Las escenas que describo corresponden al inicio de la película Fahrenheit 451, dirigida por uno de los genios del cine del siglo XX: François Truffaut. Su trabajo, junto al de los demás integrantes de la llamada Nouvelle vague (Nueva ola) marcó un antes y un después en la manera de concebir e interpretar el cine alrededor del mundo. Su estreno como director fue Les quatre cents coups (Los cuatrocientos golpes), en 1959, un tributo a su propia niñez desencajada a causa de un hogar y una escuela incomprensivos a través de la figura del pequeño Antoine Doinel; con su opera prima Truffaut gana el premio al mejor director en la versión de aquel año del prestigioso Festival de Cannes.

A partir de ese momento Truffaut y los demás cineastas de la dan un vuelco tremendo a la manera de hacer y de ver el cine en Europa. El tono documental, la cámara en mano, la libertad en la interpretación de los actores que improvisaban buena parte de sus parlamentos, la utilización de planos inusuales, entre muchos otros elementos, empezaron a caracterizar este nuevo tipo de cine y, por supuesto, a influir en el trabajo de otros cineastas alrededor del mundo.

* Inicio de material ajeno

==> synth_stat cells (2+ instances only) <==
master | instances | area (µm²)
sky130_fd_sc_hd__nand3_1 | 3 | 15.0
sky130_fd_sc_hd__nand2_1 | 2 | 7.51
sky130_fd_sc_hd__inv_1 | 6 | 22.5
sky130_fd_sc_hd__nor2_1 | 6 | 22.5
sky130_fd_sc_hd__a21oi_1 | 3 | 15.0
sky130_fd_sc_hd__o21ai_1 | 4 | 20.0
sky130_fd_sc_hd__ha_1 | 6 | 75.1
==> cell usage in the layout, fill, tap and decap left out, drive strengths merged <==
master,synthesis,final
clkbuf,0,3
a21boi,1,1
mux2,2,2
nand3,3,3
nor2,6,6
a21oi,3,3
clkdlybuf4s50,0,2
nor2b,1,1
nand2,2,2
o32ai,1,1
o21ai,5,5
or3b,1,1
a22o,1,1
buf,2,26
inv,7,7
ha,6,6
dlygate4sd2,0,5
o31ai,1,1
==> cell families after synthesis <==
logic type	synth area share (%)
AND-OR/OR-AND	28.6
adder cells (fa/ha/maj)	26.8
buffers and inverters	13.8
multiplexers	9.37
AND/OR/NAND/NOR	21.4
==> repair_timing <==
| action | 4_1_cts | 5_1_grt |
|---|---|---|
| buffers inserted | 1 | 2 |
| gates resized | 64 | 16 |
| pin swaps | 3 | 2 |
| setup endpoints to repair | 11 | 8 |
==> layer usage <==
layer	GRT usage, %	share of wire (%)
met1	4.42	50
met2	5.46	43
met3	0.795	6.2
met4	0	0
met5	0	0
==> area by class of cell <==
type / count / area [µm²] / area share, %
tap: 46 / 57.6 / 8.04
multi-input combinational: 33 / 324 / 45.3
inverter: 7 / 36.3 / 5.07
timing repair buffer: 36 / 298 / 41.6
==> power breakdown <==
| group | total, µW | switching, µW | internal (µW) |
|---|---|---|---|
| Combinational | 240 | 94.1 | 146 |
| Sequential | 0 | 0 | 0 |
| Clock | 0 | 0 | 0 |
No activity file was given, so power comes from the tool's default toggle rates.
--- flow/design.v ---
    module top(input [31:0] p,q,
           output reg [31:0]gcd,y,
           input clk,start);
              reg [31:0] a,b;
              wire [31:0] result;
              reg [31:0]temp1;
              reg [31:0]temp2;
              reg[1:0] state; 
               assign result = temp1%temp2;                                
             always@(posedge clk)
              begin
            a <= p-1;
            b <=q-1;
             end
            always@(posedge clk)
            if(start) state<=0;
            else
            case(state)
            0: state<=1;
            1:if(result) state<=1; else state<=2;
            2:if(start) state<=0;
            endcase
           always@(posedge clk)
            begin
            if(state==0)
              begin
                temp1<=a;
                temp2<=b;
              end
            else if(state==1)
              begin
                temp1<=temp2;
                temp2<=result;
              end
              else if(state==2)
                   begin
                   gcd<=temp1;
                   end 
                   end
          always@(posedge clk)
               begin
              y<=a*b/gcd;
              end                                       
      endmodule
==> design/flow/design.v <==
module InstructionMem(
	input [4:0] instruction_adr,
	output reg [15:0] instruction
    );
	reg [15:0] Mem [31:0];
	always @(*)begin
	 instruction <= Mem[instruction_adr];end
	initial begin
		Mem[0] = {5'b00010, 3'b000, 3'b001, 5'b00001}; 
		Mem[1] = {5'b00100, 3'b010, 3'b000, 5'b00000}; 
		Mem[2] = {5'b00011, 3'b011, 3'b000, 5'b00000}; 
		Mem[3] = {5'b00101, 3'b000, 3'b001, 5'b00000}; 
		Mem[4] = {5'b00111, 3'b000, 3'b001, 5'b00000}; 
		Mem[5] = {5'b01101,  3'b000, 3'b001, 5'b00000}; 
		Mem[6] = {5'b01111, 3'b000, 3'b001, 5'b00000}; 
		Mem[7] = {5'b10000, 3'b000, 3'b001, 5'b00000};  
		Mem[8] = {5'b01110, 3'b000,  8'b00000000}; 
		Mem[9] = {5'b01001, 3'b000,  8'b00000000}; 
		Mem[10] = {5'b01010, 3'b000,  8'b00000000}; 
		Mem[11] = {5'b01100, 3'b000,  8'b00000000}; 
		Mem[12] = {5'b01011, 3'b000,  8'b00000000}; 
		Mem[13] = {5'b00000, 11'b00000000000}; 
		Mem[14] = {5'b01000, 3'b000, 8'b00000001};  
		Mem[15] = {5'b10100, 3'b000,3'b001, 5'b00000}; 
		Mem[16] = {5'b10101,3'b000,3'b001,3'b000,2'b00}; 
		Mem[17] = {5'b10001, 3'b000, 3'b001,5'b00000 }; 
		Mem[18] = {5'b10011,3'b000,3'b001,3'b000,2'b00}; 
		Mem[19] = {5'b10010, 5'b00010,6'b000000}; 
	end
endmodule
==> design/flow/constraint.sdc <==
current_design InstructionMem

set clk_period 1.6
set clk_io_pct 0.2

create_clock -name clk0 -period $clk_period

set non_clock_inputs [all_inputs -no_clocks]
set_input_delay [expr $clk_period * $clk_io_pct] -clock clk0 $non_clock_inputs
set_output_delay [expr $clk_period * $clk_io_pct] -clock clk0 [all_outputs]
==> design/flow/run.sh <==
#!/bin/bash
# OpenROAD 26Q1-2900-gdf79404cd8, Yosys 0.63+post, stock flow scripts
make -C /OpenROAD-flow-scripts/flow DESIGN_CONFIG=/design/flow/config.mk WORK_HOME=/design/flow/orfs finish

De manera que era cuestión de tiempo para que esta nueva forma de ver el cine llegara a los Estados Unidos. A principios de 1962, en uno de los viajes que hace Truffaut a ese país con motivo de una investigación que estaba llevando a cabo para publicar un libro sobre el cine de Hitchcock, se entrevista con Ray Bradbury y le manifiesta su interés por llevar al cine Fahrenheit 451, obtiene los derechos de la obra por cuarenta mil dólares. Desde entonces Truffaut empieza a trabajar en varios guiones de la película mientras se resolvían otros asuntos para llevar a cabo la producción, pero pasa el tiempo y no se inician las grabaciones. El año siguiente un productor estadounidense compra a Truffaut por sesenta y cuatro mil dólares los derechos de la película con el acuerdo de que ningún otro director podría llevar a cabo el filme.

Así inicia lo que debió parecer una gran aventura para Truffaut, quien ya había manifestado su interés por hacer una película que hablara sobre libros, pero la aventura no llegó a concretarse hasta 1966, año en que finalmente se graba, se edita y se estrena la película. Y es posible que entendamos perfectamente por qué Truffaut quería hacer esta película en la que, a grandes rasgos, reposan muchas de las ideas que expone en buena parte de sus producciones: la rebelión ante la autoridad, la libertad, la búsqueda de la felicidad; de hecho, no resulta alocado ver como caras de una misma moneda al pequeño Antoine y al bombero Montag, quienes crecen como personajes al rebelarse ante sus respectivas figuras de autoridad.

Pero hay algo que Truffaut no pudo igualar ni superar, algo que no hacía parte de su lenguaje: la noción del futuro; aquella noción tan natural para Bradbury que con apenas unas pocas maravillosas palabras nos hace entender que aquello que nos describe no hace parte de nuestro tiempo. Ciertamente es la película que más ha envejecido de toda la producción de Truffaut; sin embargo, el argumento de Fahrenheit 451 le dio pie para hacer aquella película que tanto deseaba, y, en los momentos en que se nota su intervención fina de gran director, somos testigos de cómo pequeños detalles tremendamente simbólicos se juntan para construir en el final de la cinta un hermoso homenaje a los libros y a sus lectores.